→ Extracted data:
--------------------------------------------------

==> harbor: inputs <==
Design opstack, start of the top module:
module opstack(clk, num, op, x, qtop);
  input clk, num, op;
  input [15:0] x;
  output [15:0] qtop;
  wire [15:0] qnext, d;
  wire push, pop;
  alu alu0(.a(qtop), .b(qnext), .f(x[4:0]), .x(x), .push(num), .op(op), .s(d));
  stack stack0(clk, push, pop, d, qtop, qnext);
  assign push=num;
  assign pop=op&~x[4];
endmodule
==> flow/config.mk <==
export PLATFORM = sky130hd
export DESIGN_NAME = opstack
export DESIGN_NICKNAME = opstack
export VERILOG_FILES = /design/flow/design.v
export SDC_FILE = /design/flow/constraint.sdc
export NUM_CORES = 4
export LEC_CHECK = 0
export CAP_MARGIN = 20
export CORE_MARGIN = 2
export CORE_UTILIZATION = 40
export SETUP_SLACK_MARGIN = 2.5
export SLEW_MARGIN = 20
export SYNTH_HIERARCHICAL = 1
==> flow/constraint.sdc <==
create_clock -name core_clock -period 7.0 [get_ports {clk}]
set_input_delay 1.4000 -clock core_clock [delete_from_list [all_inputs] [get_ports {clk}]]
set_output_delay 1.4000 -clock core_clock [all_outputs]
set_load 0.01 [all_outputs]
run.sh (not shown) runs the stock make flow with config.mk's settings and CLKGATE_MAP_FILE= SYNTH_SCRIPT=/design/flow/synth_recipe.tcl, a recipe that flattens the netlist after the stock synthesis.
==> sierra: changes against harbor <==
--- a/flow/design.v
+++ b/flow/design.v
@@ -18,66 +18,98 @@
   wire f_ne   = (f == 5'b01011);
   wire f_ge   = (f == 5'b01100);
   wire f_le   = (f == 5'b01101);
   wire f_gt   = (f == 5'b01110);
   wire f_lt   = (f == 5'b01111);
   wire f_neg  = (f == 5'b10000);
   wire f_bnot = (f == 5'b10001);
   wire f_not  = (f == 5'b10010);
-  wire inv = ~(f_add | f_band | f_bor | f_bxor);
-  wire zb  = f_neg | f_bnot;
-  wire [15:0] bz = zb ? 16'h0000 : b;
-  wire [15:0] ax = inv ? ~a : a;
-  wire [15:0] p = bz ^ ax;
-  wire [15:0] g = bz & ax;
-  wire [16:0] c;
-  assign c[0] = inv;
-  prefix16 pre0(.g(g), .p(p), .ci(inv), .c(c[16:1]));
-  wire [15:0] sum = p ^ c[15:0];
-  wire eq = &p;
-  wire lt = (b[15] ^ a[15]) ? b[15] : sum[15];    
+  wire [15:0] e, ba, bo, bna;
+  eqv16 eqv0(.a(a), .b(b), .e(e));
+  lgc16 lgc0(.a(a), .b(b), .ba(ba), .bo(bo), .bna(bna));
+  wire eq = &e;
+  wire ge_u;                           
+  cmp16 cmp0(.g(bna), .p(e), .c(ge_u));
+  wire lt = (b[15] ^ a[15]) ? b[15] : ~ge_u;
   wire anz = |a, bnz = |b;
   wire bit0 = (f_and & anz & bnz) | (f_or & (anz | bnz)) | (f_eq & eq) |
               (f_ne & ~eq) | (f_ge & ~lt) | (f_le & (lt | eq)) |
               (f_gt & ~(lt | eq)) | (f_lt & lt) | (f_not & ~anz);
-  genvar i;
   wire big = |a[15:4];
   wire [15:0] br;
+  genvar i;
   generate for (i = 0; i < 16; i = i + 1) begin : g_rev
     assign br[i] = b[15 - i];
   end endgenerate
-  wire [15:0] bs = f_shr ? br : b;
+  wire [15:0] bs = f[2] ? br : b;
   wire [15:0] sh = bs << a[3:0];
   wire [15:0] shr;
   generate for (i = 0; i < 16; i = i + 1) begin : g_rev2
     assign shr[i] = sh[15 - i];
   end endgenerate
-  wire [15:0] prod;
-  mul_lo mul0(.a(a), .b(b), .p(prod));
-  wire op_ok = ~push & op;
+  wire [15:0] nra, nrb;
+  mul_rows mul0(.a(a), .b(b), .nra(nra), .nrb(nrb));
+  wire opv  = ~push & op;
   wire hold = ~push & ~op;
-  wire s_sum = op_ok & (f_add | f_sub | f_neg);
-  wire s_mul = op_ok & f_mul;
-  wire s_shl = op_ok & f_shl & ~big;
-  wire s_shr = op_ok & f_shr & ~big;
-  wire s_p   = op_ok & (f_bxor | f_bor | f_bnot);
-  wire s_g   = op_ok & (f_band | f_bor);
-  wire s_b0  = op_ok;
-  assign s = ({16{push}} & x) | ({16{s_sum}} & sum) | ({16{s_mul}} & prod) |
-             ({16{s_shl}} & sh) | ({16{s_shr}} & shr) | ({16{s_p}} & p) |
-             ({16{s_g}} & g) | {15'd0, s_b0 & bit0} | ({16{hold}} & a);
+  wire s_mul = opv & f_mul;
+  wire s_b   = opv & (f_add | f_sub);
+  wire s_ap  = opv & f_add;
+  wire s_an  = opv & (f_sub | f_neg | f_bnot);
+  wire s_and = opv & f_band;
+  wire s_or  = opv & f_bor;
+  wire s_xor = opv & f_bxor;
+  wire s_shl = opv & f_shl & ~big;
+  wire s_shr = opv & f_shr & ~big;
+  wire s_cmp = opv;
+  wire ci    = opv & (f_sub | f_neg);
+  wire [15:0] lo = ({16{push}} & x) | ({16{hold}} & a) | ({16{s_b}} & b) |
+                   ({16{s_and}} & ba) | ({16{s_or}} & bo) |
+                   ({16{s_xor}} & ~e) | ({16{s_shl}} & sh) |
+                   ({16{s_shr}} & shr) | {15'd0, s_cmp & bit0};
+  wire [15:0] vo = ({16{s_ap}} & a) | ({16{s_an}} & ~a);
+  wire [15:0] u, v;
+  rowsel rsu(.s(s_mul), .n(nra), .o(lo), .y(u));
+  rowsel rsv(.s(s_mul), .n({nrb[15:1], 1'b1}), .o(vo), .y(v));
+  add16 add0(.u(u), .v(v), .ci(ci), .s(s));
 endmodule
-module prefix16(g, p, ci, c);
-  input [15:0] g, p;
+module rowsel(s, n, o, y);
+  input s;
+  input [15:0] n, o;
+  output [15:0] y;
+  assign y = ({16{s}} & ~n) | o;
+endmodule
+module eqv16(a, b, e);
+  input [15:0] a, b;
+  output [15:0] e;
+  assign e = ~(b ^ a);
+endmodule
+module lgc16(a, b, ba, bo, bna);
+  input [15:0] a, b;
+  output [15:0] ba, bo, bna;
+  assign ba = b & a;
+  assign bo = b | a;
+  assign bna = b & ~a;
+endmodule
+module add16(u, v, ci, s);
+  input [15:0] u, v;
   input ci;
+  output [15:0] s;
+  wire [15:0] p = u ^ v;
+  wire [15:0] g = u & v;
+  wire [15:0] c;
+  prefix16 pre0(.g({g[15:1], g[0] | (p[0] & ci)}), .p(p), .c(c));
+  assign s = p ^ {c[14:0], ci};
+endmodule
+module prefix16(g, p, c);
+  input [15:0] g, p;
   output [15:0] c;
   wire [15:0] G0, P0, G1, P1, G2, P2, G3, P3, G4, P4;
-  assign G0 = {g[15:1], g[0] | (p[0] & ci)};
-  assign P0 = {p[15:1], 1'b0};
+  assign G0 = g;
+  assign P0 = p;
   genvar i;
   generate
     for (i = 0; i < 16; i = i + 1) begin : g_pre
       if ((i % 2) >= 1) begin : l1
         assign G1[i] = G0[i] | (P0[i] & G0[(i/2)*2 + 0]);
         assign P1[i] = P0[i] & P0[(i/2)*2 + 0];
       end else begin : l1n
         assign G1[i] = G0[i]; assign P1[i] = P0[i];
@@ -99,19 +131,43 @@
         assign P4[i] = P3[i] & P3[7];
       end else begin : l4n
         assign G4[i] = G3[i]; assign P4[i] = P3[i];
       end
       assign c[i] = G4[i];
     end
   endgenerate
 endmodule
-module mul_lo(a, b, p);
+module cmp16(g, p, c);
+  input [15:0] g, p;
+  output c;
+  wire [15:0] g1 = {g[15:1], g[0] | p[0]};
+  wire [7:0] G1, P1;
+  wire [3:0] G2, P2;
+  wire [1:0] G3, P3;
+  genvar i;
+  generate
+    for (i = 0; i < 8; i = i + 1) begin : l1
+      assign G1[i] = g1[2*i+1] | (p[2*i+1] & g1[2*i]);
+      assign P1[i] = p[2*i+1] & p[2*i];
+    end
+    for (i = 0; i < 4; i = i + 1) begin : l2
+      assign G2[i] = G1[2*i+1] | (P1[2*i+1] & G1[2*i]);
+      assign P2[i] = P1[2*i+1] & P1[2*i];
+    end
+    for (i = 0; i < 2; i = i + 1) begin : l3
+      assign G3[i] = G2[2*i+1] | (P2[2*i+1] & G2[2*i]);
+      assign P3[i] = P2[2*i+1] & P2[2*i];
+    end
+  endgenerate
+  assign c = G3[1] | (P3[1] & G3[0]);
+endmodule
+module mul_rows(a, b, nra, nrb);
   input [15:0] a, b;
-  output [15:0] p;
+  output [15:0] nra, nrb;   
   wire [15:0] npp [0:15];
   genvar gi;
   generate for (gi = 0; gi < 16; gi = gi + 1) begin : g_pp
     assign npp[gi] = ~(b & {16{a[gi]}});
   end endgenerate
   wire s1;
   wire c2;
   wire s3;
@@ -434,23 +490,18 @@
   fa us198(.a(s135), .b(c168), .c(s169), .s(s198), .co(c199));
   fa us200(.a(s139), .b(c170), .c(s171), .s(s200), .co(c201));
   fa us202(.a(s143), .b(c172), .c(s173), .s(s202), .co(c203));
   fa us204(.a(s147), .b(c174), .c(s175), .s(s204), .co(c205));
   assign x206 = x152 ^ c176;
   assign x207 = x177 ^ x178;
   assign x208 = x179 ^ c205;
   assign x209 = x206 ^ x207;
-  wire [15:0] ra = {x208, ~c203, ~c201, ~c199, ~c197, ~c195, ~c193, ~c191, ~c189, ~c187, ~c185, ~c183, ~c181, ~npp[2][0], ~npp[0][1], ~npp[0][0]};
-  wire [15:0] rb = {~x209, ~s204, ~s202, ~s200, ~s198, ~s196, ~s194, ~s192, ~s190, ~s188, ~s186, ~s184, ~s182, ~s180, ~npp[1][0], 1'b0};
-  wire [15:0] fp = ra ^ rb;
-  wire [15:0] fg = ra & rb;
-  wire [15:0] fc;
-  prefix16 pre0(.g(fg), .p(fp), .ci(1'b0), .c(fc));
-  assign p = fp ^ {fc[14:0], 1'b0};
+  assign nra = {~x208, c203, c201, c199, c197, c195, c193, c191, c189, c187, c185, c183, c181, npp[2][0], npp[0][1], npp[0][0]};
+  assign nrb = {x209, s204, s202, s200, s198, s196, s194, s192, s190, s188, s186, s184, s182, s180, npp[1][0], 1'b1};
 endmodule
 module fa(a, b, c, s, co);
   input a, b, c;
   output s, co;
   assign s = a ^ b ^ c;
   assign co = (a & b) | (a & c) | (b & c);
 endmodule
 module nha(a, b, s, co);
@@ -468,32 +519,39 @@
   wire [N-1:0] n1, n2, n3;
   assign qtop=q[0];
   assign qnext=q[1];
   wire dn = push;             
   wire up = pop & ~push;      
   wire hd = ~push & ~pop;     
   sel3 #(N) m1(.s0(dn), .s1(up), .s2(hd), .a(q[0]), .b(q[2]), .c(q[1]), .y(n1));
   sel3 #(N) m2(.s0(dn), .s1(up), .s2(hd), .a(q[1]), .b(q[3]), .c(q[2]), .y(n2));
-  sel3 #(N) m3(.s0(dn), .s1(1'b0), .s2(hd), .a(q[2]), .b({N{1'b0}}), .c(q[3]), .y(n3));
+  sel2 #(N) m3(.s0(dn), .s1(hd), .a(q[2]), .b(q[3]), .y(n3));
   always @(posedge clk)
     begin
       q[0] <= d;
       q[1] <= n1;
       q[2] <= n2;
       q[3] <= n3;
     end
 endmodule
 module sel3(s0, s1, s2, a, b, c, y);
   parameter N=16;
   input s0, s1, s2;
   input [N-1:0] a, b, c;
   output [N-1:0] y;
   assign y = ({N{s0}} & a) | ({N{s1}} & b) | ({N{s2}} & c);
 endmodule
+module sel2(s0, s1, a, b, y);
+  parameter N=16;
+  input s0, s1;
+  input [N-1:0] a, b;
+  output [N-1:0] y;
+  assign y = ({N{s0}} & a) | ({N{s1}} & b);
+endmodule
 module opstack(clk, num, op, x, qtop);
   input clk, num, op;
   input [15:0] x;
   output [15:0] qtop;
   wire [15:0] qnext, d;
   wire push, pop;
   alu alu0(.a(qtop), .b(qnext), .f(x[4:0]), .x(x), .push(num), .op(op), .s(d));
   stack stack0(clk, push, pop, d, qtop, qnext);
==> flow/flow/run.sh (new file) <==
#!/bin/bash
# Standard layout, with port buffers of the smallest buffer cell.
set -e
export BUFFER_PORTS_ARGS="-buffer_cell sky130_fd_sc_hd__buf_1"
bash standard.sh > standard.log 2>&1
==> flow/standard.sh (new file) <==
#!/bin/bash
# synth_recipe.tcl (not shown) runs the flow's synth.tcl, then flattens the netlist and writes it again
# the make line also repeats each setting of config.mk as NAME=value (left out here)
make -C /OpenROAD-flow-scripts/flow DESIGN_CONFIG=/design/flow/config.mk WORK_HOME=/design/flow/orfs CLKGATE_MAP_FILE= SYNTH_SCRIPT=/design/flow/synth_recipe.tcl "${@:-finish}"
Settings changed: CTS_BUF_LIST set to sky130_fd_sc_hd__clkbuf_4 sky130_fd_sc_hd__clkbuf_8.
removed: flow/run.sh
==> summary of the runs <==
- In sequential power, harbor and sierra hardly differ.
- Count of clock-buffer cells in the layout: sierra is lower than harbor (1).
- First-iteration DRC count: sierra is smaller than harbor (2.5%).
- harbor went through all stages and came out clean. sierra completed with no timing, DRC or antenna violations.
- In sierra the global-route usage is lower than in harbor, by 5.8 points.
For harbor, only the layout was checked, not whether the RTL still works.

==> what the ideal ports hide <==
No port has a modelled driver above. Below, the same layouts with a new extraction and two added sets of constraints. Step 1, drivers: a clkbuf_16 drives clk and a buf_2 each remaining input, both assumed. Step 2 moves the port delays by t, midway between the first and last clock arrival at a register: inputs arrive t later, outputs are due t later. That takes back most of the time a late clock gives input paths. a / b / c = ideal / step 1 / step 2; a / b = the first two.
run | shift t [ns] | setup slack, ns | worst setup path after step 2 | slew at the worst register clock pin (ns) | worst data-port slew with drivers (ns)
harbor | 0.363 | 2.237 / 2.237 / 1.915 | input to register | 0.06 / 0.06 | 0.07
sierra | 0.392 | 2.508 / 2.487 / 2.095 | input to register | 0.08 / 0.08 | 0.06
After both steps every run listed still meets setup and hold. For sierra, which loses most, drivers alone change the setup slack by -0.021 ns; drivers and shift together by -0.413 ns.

--------------------------------------------------

→ Directions: Every line from the first entry to the line containing "wire anz = |a, bnz = |b;" should be transcribed exactly, and nothing beyond it.

→ Result:
==> harbor: inputs <==
Design opstack, start of the top module:
module opstack(clk, num, op, x, qtop);
  input clk, num, op;
  input [15:0] x;
  output [15:0] qtop;
  wire [15:0] qnext, d;
  wire push, pop;
  alu alu0(.a(qtop), .b(qnext), .f(x[4:0]), .x(x), .push(num), .op(op), .s(d));
  stack stack0(clk, push, pop, d, qtop, qnext);
  assign push=num;
  assign pop=op&~x[4];
endmodule
==> flow/config.mk <==
export PLATFORM = sky130hd
export DESIGN_NAME = opstack
export DESIGN_NICKNAME = opstack
export VERILOG_FILES = /design/flow/design.v
export SDC_FILE = /design/flow/constraint.sdc
export NUM_CORES = 4
export LEC_CHECK = 0
export CAP_MARGIN = 20
export CORE_MARGIN = 2
export CORE_UTILIZATION = 40
export SETUP_SLACK_MARGIN = 2.5
export SLEW_MARGIN = 20
export SYNTH_HIERARCHICAL = 1
==> flow/constraint.sdc <==
create_clock -name core_clock -period 7.0 [get_ports {clk}]
set_input_delay 1.4000 -clock core_clock [delete_from_list [all_inputs] [get_ports {clk}]]
set_output_delay 1.4000 -clock core_clock [all_outputs]
set_load 0.01 [all_outputs]
run.sh (not shown) runs the stock make flow with config.mk's settings and CLKGATE_MAP_FILE= SYNTH_SCRIPT=/design/flow/synth_recipe.tcl, a recipe that flattens the netlist after the stock synthesis.
==> sierra: changes against harbor <==
--- a/flow/design.v
+++ b/flow/design.v
@@ -18,66 +18,98 @@
   wire f_ne   = (f == 5'b01011);
   wire f_ge   = (f == 5'b01100);
   wire f_le   = (f == 5'b01101);
   wire f_gt   = (f == 5'b01110);
   wire f_lt   = (f == 5'b01111);
   wire f_neg  = (f == 5'b10000);
   wire f_bnot = (f == 5'b10001);
   wire f_not  = (f == 5'b10010);
-  wire inv = ~(f_add | f_band | f_bor | f_bxor);
-  wire zb  = f_neg | f_bnot;
-  wire [15:0] bz = zb ? 16'h0000 : b;
-  wire [15:0] ax = inv ? ~a : a;
-  wire [15:0] p = bz ^ ax;
-  wire [15:0] g = bz & ax;
-  wire [16:0] c;
-  assign c[0] = inv;
-  prefix16 pre0(.g(g), .p(p), .ci(inv), .c(c[16:1]));
-  wire [15:0] sum = p ^ c[15:0];
-  wire eq = &p;
-  wire lt = (b[15] ^ a[15]) ? b[15] : sum[15];    
+  wire [15:0] e, ba, bo, bna;
+  eqv16 eqv0(.a(a), .b(b), .e(e));
+  lgc16 lgc0(.a(a), .b(b), .ba(ba), .bo(bo), .bna(bna));
+  wire eq = &e;
+  wire ge_u;                           
+  cmp16 cmp0(.g(bna), .p(e), .c(ge_u));
+  wire lt = (b[15] ^ a[15]) ? b[15] : ~ge_u;
   wire anz = |a, bnz = |b;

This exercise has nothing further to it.